Each node needs to refer to a node on another CPU, so the structures for the nodes in the linked list are in shared memory.

The Problems With Locks

Although locks protect shared data and avoid inconsistent views, they have lots of problem. Deadlock, priority inversion, not fault tolerant, ...

Deadlock: There is a set of threads blocked waiting for events that can only be caused by threads also in the set.

Priority Inversion: A low priority thread gets the lock that a high priority thread needs. Now the high priority thread gets a lot of time to wait while the low priority thread is unable to do what it needs to release the lock.

Not Fault Tolerant: If the lock holder crashes, or gets delayed, everyone is stuck.

Convoying: A bunch of threads start at different times, and do similar work sharing some data. We would expect that the time when the locks are needed would be spread out over time, but because of the time the first thread spends with the lock, the other threads catch up and contention occurs.

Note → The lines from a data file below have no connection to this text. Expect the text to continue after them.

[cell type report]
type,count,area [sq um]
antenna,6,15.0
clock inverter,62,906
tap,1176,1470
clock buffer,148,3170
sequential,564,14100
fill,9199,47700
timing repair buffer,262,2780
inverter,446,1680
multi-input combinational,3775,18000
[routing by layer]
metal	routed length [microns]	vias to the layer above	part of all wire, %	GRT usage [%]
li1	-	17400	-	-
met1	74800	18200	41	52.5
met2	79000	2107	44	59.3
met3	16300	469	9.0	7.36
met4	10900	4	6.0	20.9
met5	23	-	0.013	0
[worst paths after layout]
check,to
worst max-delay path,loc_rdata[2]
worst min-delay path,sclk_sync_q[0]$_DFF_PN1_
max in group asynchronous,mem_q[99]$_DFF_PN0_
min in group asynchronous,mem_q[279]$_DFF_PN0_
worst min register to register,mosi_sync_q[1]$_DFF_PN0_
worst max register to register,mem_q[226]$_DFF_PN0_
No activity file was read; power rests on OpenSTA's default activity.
**src/rtl/cpu_types_pkg.sv**
```systemverilog
// Shared CPU datapath types: instruction word, register index, opcodes and the
// IF/ID latch state enum.
package cpu_types_pkg;

   localparam int unsigned WORD_W = 32;
   localparam int unsigned REG_W  = 5;
   localparam int unsigned OP_W   = 6;

   typedef logic [WORD_W-1:0] word_t;
   typedef logic [REG_W-1:0]  regbits_t;
   typedef logic [OP_W-1:0]   opcode_t;

   localparam opcode_t HALT = 6'h3F;

   typedef enum logic [0:0] {
      RUN    = 1'b0,
      HALTED = 1'b1
   } ifid_state_t;

   // Instruction plus its PC+4, as carried through the latch and skid buffer
   typedef struct packed {
      word_t instr;
      word_t npc;
   } fetch_t;

   function automatic opcode_t op_of(word_t w);
      return w[31:26];
   endfunction

endpackage

```
**src/rtl/ifid_latch_if.sv**
```systemverilog
// Fetch/hazard-side signals of the IF/ID pipeline latch.
interface ifid_latch_if;
   import cpu_types_pkg::*;

   logic     ihit;
   word_t    imemload;
   word_t    npc;
   logic     stall;
   logic     flush;
   logic     mem_wait;

   word_t    ifid_instr;
   word_t    ifid_npc;
   logic     ifid_valid;
   regbits_t ifid_rs;
   regbits_t ifid_rt;
   logic     pc_en;
   logic     halt;

   // Fetch stage and hazard unit drive the request side
   modport master (
      output ihit, imemload, npc, stall, flush, mem_wait,
      input  ifid_instr, ifid_npc, ifid_valid, ifid_rs, ifid_rt, pc_en, halt
   );

   modport slave (
      input  ihit, imemload, npc, stall, flush, mem_wait,
      output ifid_instr, ifid_npc, ifid_valid, ifid_rs, ifid_rt, pc_en, halt
   );

endinterface

```
**src/rtl/ifid_latch.sv**
```systemverilog
// IF/ID pipeline latch with a one-entry skid buffer that absorbs the
// instruction fetched during a freeze, plus HALT detection.
module ifid_latch
   import cpu_types_pkg::*;
(
   input  logic         CLK,
   input  logic         RST,
   ifid_latch_if.slave  bus
);

   ifid_state_t state_q, state_d;
   fetch_t      latch_q, latch_d;
   fetch_t      buf_q, buf_d;
   logic        valid_q, valid_d;
   logic        buf_valid_q, buf_valid_d;
   logic        halt_q, halt_d;
   logic        freeze;
   logic        flush_go;

   // Next-state: flush squashes everything, freeze holds (and may capture), else advance
   always_comb begin
      state_d     = state_q;
      latch_d     = latch_q;
      valid_d     = valid_q;
      buf_d       = buf_q;
      buf_valid_d = buf_valid_q;
      halt_d      = halt_q;
      freeze      = bus.stall | bus.mem_wait;
      flush_go    = bus.flush & ~bus.mem_wait;

      case (state_q)
         RUN: begin
            if (flush_go) begin
               latch_d     = '0;
               valid_d     = 1'b0;
               buf_valid_d = 1'b0;
            end else if (freeze) begin
               if (bus.ihit && !buf_valid_q) begin
                  buf_d       = '{instr: bus.imemload, npc: bus.npc};
                  buf_valid_d = 1'b1;
               end
            end else begin
               if (buf_valid_q) begin
                  latch_d     = buf_q;
                  valid_d     = 1'b1;
                  buf_valid_d = 1'b0;
               end else if (bus.ihit) begin
                  latch_d = '{instr: bus.imemload, npc: bus.npc};
                  valid_d = 1'b1;
               end else begin
                  latch_d = '0;
                  valid_d = 1'b0;
               end
               if (valid_d && (op_of(latch_d.instr) == HALT)) begin
                  state_d = HALTED;
                  halt_d  = 1'b1;
               end
            end
         end
         HALTED: begin
            // A flush means the HALT sat on the squashed path
            if (flush_go) begin
               latch_d     = '0;
               valid_d     = 1'b0;
               buf_valid_d = 1'b0;
               halt_d      = 1'b0;
               state_d     = RUN;
            end
         end
         default: state_d = RUN;
      endcase
   end

   always_ff @(posedge CLK) begin
      if (RST) begin
         state_q     <= RUN;
         latch_q     <= '0;
         valid_q     <= 1'b0;
         buf_q       <= '0;
         buf_valid_q <= 1'b0;
         halt_q      <= 1'b0;
      end else begin
         state_q     <= state_d;
         latch_q     <= latch_d;
         valid_q     <= valid_d;
         buf_q       <= buf_d;
         buf_valid_q <= buf_valid_d;
         halt_q      <= halt_d;
      end
   end

   // While reset is asserted the post-reset state is RUN with an empty buffer
   assign bus.pc_en      = bus.ihit & (RST | ((state_q == RUN) & ~buf_valid_q));
   assign bus.ifid_instr = latch_q.instr;
   assign bus.ifid_npc   = latch_q.npc;
   assign bus.ifid_valid = valid_q;
   assign bus.ifid_rs    = latch_q.instr[25:21];
   assign bus.ifid_rt    = latch_q.instr[20:16];
   assign bus.halt       = halt_q;

endmodule

```
**src/flat_wrapper.sv**
```systemverilog
// flat-port wrapper written by rule: the top's interface ports become plain ports
module ifid_latch_flat import cpu_types_pkg::*;
  (CLK, RST, bus_ihit, bus_imemload, bus_npc, bus_stall, bus_flush, bus_mem_wait, bus_ifid_instr, bus_ifid_npc, bus_ifid_valid, bus_ifid_rs, bus_ifid_rt, bus_pc_en, bus_halt);
  ifid_latch_if bus_i ();
  input  logic CLK;
  input  logic RST;
  input wire logic [$bits(bus_i.ihit)-1:0] bus_ihit;
  input wire logic [$bits(bus_i.imemload)-1:0] bus_imemload;
  input wire logic [$bits(bus_i.npc)-1:0] bus_npc;
  input wire logic [$bits(bus_i.stall)-1:0] bus_stall;
  input wire logic [$bits(bus_i.flush)-1:0] bus_flush;
  input wire logic [$bits(bus_i.mem_wait)-1:0] bus_mem_wait;
  output wire logic [$bits(bus_i.ifid_instr)-1:0] bus_ifid_instr;
  output wire logic [$bits(bus_i.ifid_npc)-1:0] bus_ifid_npc;
  output wire logic [$bits(bus_i.ifid_valid)-1:0] bus_ifid_valid;
  output wire logic [$bits(bus_i.ifid_rs)-1:0] bus_ifid_rs;
  output wire logic [$bits(bus_i.ifid_rt)-1:0] bus_ifid_rt;
  output wire logic [$bits(bus_i.pc_en)-1:0] bus_pc_en;
  output wire logic [$bits(bus_i.halt)-1:0] bus_halt;
  assign bus_i.ihit = bus_ihit;
  assign bus_i.imemload = bus_imemload;
  assign bus_i.npc = bus_npc;
  assign bus_i.stall = bus_stall;
  assign bus_i.flush = bus_flush;
  assign bus_i.mem_wait = bus_mem_wait;
  assign bus_ifid_instr = bus_i.ifid_instr;
  assign bus_ifid_npc = bus_i.ifid_npc;
  assign bus_ifid_valid = bus_i.ifid_valid;
  assign bus_ifid_rs = bus_i.ifid_rs;
  assign bus_ifid_rt = bus_i.ifid_rt;
  assign bus_pc_en = bus_i.pc_en;
  assign bus_halt = bus_i.halt;
  ifid_latch u_core (.CLK(CLK), .RST(RST), .bus(bus_i));
endmodule
```
--- src/rtl/controlador_divisor.sv ---
// ============================================================================
// Module  : controlador_divisor
// Brief   : Single-counter timebase producing fast/slow clock-enable ticks,
//           with run/pause/stop sequencing and a glitch-free limit update.
//           Optional square-wave outputs: CONTROLADOR_ONDA_QUADRADA_EN.
// Rev     : 1.0 - initial release
// ============================================================================
`default_nettype none

module controlador_divisor #(
   parameter int               WIDTH         = 24,
   parameter int               FAST_BIT      = 5,
   parameter logic [WIDTH-1:0] DEFAULT_LIMIT = {WIDTH{1'b1}}
) (
   input  logic             clk,
   input  logic             rst_n,
   input  logic             i_start,
   input  logic             i_pause,
   input  logic             i_stop,
   input  logic             i_cfg_valid,
   input  logic [WIDTH-1:0] i_cfg_limit,
   output logic             o_cfg_ready,
   output logic             o_tick_fast,
   output logic             o_tick_slow,
   output logic             o_running,
   output logic [WIDTH-1:0] o_count
`ifdef CONTROLADOR_ONDA_QUADRADA_EN
   ,
   output logic             o_onda_rapida,
   output logic             o_onda_lenta
`endif
);

   typedef enum logic [1:0] {
      S_IDLE   = 2'd0,
      S_RUN    = 2'd1,
      S_PAUSED = 2'd2
   } state_t;

   state_t           r_state;
   logic [WIDTH-1:0] r_count;
   logic [WIDTH-1:0] r_limit;
   logic [WIDTH-1:0] r_pend_limit;
   logic             r_pend_valid;
   logic             r_tick_fast;
   logic             r_tick_slow;

   logic             w_xfer;
   logic             w_in_run;
   logic             w_wrap;
   logic             w_fast_hit;
   logic             w_pend_any;
   logic [WIDTH-1:0] w_pend_val;

   assign o_cfg_ready = ~r_pend_valid;
   assign w_xfer      = i_cfg_valid & ~r_pend_valid;
   assign w_in_run    = (r_state == S_RUN);
   assign w_wrap      = (r_count == r_limit);
   // Fast phase realigns at every wrap so both tick streams share a common origin.
   assign w_fast_hit  = (&r_count[FAST_BIT-1:0]) | w_wrap;
   assign w_pend_any  = r_pend_valid | w_xfer;
   assign w_pend_val  = w_xfer ? i_cfg_limit : r_pend_limit;

   always_ff @(posedge clk or negedge rst_n) begin
      if (!rst_n) begin
         r_state      <= S_IDLE;
         r_count      <= '0;
         r_limit      <= DEFAULT_LIMIT;
         r_pend_limit <= '0;
         r_pend_valid <= 1'b0;
         r_tick_fast  <= 1'b0;
         r_tick_slow  <= 1'b0;
      end else begin
         r_tick_slow <= w_in_run & w_wrap;
         r_tick_fast <= w_in_run & w_fast_hit;

         // Idle (or entering idle) takes a new limit at once; otherwise it waits for a wrap.
         if (i_stop || (r_state == S_IDLE)) begin
            if (w_pend_any) begin
               r_limit <= w_pend_val;
            end
            r_pend_valid <= 1'b0;
         end else begin
            if (w_in_run && w_wrap && r_pend_valid) begin
               r_limit      <= r_pend_limit;
               r_pend_valid <= 1'b0;
            end else begin
               r_pend_valid <= w_pend_any;
            end
            if (w_xfer) begin
               r_pend_limit <= i_cfg_limit;
            end
         end

         if (i_stop) begin
            r_count <= '0;
         end else begin
            unique case (r_state)
               S_IDLE:   r_count <= '0;
               S_RUN:    r_count <= w_wrap ? '0 : r_count + {{(WIDTH-1){1'b0}}, 1'b1};
               S_PAUSED: r_count <= r_count;
               default:  r_count <= '0;
            endcase
         end

         if (i_stop) begin
            r_state <= S_IDLE;
         end else begin
            unique case (r_state)
               S_IDLE:   if (i_start) r_state <= S_RUN;
               S_RUN:    if (i_pause) r_state <= S_PAUSED;
               S_PAUSED: if (i_start) r_state <= S_RUN;
               default:  r_state <= S_IDLE;
            endcase
         end
      end
   end

   assign o_tick_fast = r_tick_fast;
   assign o_tick_slow = r_tick_slow;
   assign o_running   = w_in_run;
   assign o_count     = r_count;

`ifdef CONTROLADOR_ONDA_QUADRADA_EN
   logic r_onda_rapida;
   logic r_onda_lenta;

   // Toggle on the same edge that registers the tick, so the waves only move while running.
   always_ff @(posedge clk or negedge rst_n) begin
      if (!rst_n) begin
         r_onda_rapida <= 1'b0;
         r_onda_lenta  <= 1'b0;
      end else if (i_stop) begin
         r_onda_rapida <= 1'b0;
         r_onda_lenta  <= 1'b0;
      end else if (w_in_run) begin
         if (w_fast_hit) r_onda_rapida <= ~r_onda_rapida;
         if (w_wrap)     r_onda_lenta  <= ~r_onda_lenta;
      end
   end

   assign o_onda_rapida = r_onda_rapida;
   assign o_onda_lenta  = r_onda_lenta;
`endif

endmodule

`default_nettype wire
$ cat config.mk
export PLATFORM = sky130hd
export DESIGN_NAME = gshare_predictor_v2
export DESIGN_NICKNAME = d
export VERILOG_FILES = /design/src/rtl/bp_pkg.sv /design/src/rtl/bp_counter_table.sv /design/src/rtl/gshare_predictor_v2.sv
export SDC_FILE = /design/constraint.sdc
export NUM_CORES = 1
export LEC_CHECK = 0
export CORE_UTILIZATION = 25
export DETAILED_ROUTE_END_ITERATION = 7
export PLACE_DENSITY = 0.44
export SLEW_MARGIN = 15
export SYNTH_ARGS = -nofsm -noshare
export SYNTH_HDL_FRONTEND = slang
export SYNTH_SLANG_ARGS = --single-unit
$ cat constraint.sdc
create_clock -name clk -period 9.2 [get_ports clk]
set_input_delay 1.38 -clock clk [delete_from_list [all_inputs] [get_ports clk]]
set_output_delay 1.38 -clock clk [all_outputs]
set_load 0.1 [all_outputs]
$ cat src/rtl/bp_pkg.sv
// Shared types and helpers for the gshare branch predictor.
// Holds the controller state encoding and the counter step function.
package bp_pkg;

  typedef enum logic {
    BP_INIT,
    BP_RUN
  } bp_state_t;

  // Saturating +/-1 on a counter of 'bits' width (bits <= 32).
  function automatic logic [31:0] sat_step(
    input logic [31:0] ctr,
    input logic        up,
    input int unsigned bits
  );
    logic [31:0] max_v;
    max_v = (bits >= 32) ? 32'hFFFF_FFFF
                         : ((32'd1 << bits) - 32'd1);
    if (up)
      return (ctr >= max_v) ? max_v : ctr + 32'd1;
    return (ctr == 32'd0) ? 32'd0 : ctr - 32'd1;
  endfunction

endpackage

$ cat src/rtl/bp_counter_table.sv
// BHT: flop array of saturating counters.
// One async read port, one sync write port (init or training).
module bp_counter_table
  import bp_pkg::*;
#(
  parameter int IDX_BITS = 8,
  parameter int CTR_BITS = 2
) (
  input  logic                clk,
  input  logic                init_en,
  input  logic [IDX_BITS-1:0] init_idx,
  input  logic                upd_en,
  input  logic [IDX_BITS-1:0] upd_idx,
  input  logic                upd_up,
  input  logic [IDX_BITS-1:0] rd_idx,
  output logic [CTR_BITS-1:0] rd_ctr
);

  localparam int SIZE = 1 << IDX_BITS;
  localparam logic [CTR_BITS-1:0] WEAK_NT =
    CTR_BITS'((1 << (CTR_BITS - 1)) - 1);

  logic [CTR_BITS-1:0] mem [SIZE];

  logic                wr_en;
  logic [IDX_BITS-1:0] wr_idx;
  logic [CTR_BITS-1:0] wr_data;

  // Read sees the pre-write value within the cycle.
  assign rd_ctr = mem[rd_idx];

  // Select the single write: init fill or a trained counter.
  always_comb begin
    wr_en   = 1'b0;
    wr_idx  = '0;
    wr_data = '0;
    unique case (1'b1)
      init_en: begin
        wr_en   = 1'b1;
        wr_idx  = init_idx;
        wr_data = WEAK_NT;
      end
      upd_en: begin
        wr_en   = 1'b1;
        wr_idx  = upd_idx;
        wr_data = CTR_BITS'(sat_step(
          32'(mem[upd_idx]), upd_up, CTR_BITS));
      end
      default: ;
    endcase
  end

  // Counter storage; contents are defined by the init sweep.
  always_ff @(posedge clk) begin
    if (wr_en)
      mem[wr_idx] <= wr_data;
  end

endmodule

Even when uncontended, locks are still very expensive. Ten years ago, it took 0.24 nanoseconds to execute a single instruction, and 234 nanoseconds to acquire a lock. This has huge implications for locked regions of shared memory -- a lock will inherently be way more expensive to work with.

Not Locking

So maybe we shouldn't try to lock unless we have to. There's this idea of Non-Blocking Synchronization. Despite its name, this does not mean that threads do not sleep.

In basic NBS, we attempt to make changes optimistically, and roll back and retry the operations to a commit point if there are conflicts.

do {
    value = *pointer;
} while (!CAS(S,value,pointer));

The ABA Problem

Suppose we have two threads operating on the same stack. One pops off two values, pushes on two new values, where the last of the new pushed values is equivalent to the value that was originally on the stack. Now when our other thread uses the CAS operation, it will succeed since S == value, but it has a completely different stack so things get corrupted.

One solution to this issue is to store a version number with every pointer, incrementing the version atomically every time the pointer is modified. This will guarantee that CAS fails if the pointer changed, but requires an atomic CAS operation that can operate on double-words.

Real-Copy Update (RCU)

Motivated as an alternative to the idea of NBS based on the idea of real-world computers not failing in the same way that theoretical computers do.

RCU is a reader-writer synchronization mechanism, where the readers use no locks, and the writers create new versions atomically, typically by locking out other writers. Readers can continue to access the old versions, until they're done with them, at which point the outdated copies need to be cleaned up. kinda like garbage collection.

Since we don't use locks, we need to find some way to avoid having the CPU and Compiler reorder statements, so data is initialized in the right order. RCU provides rcu_assign_pointer and rcu_dereference to enforce operations executing in the right order.

TODO: study quiescent state based reclamation.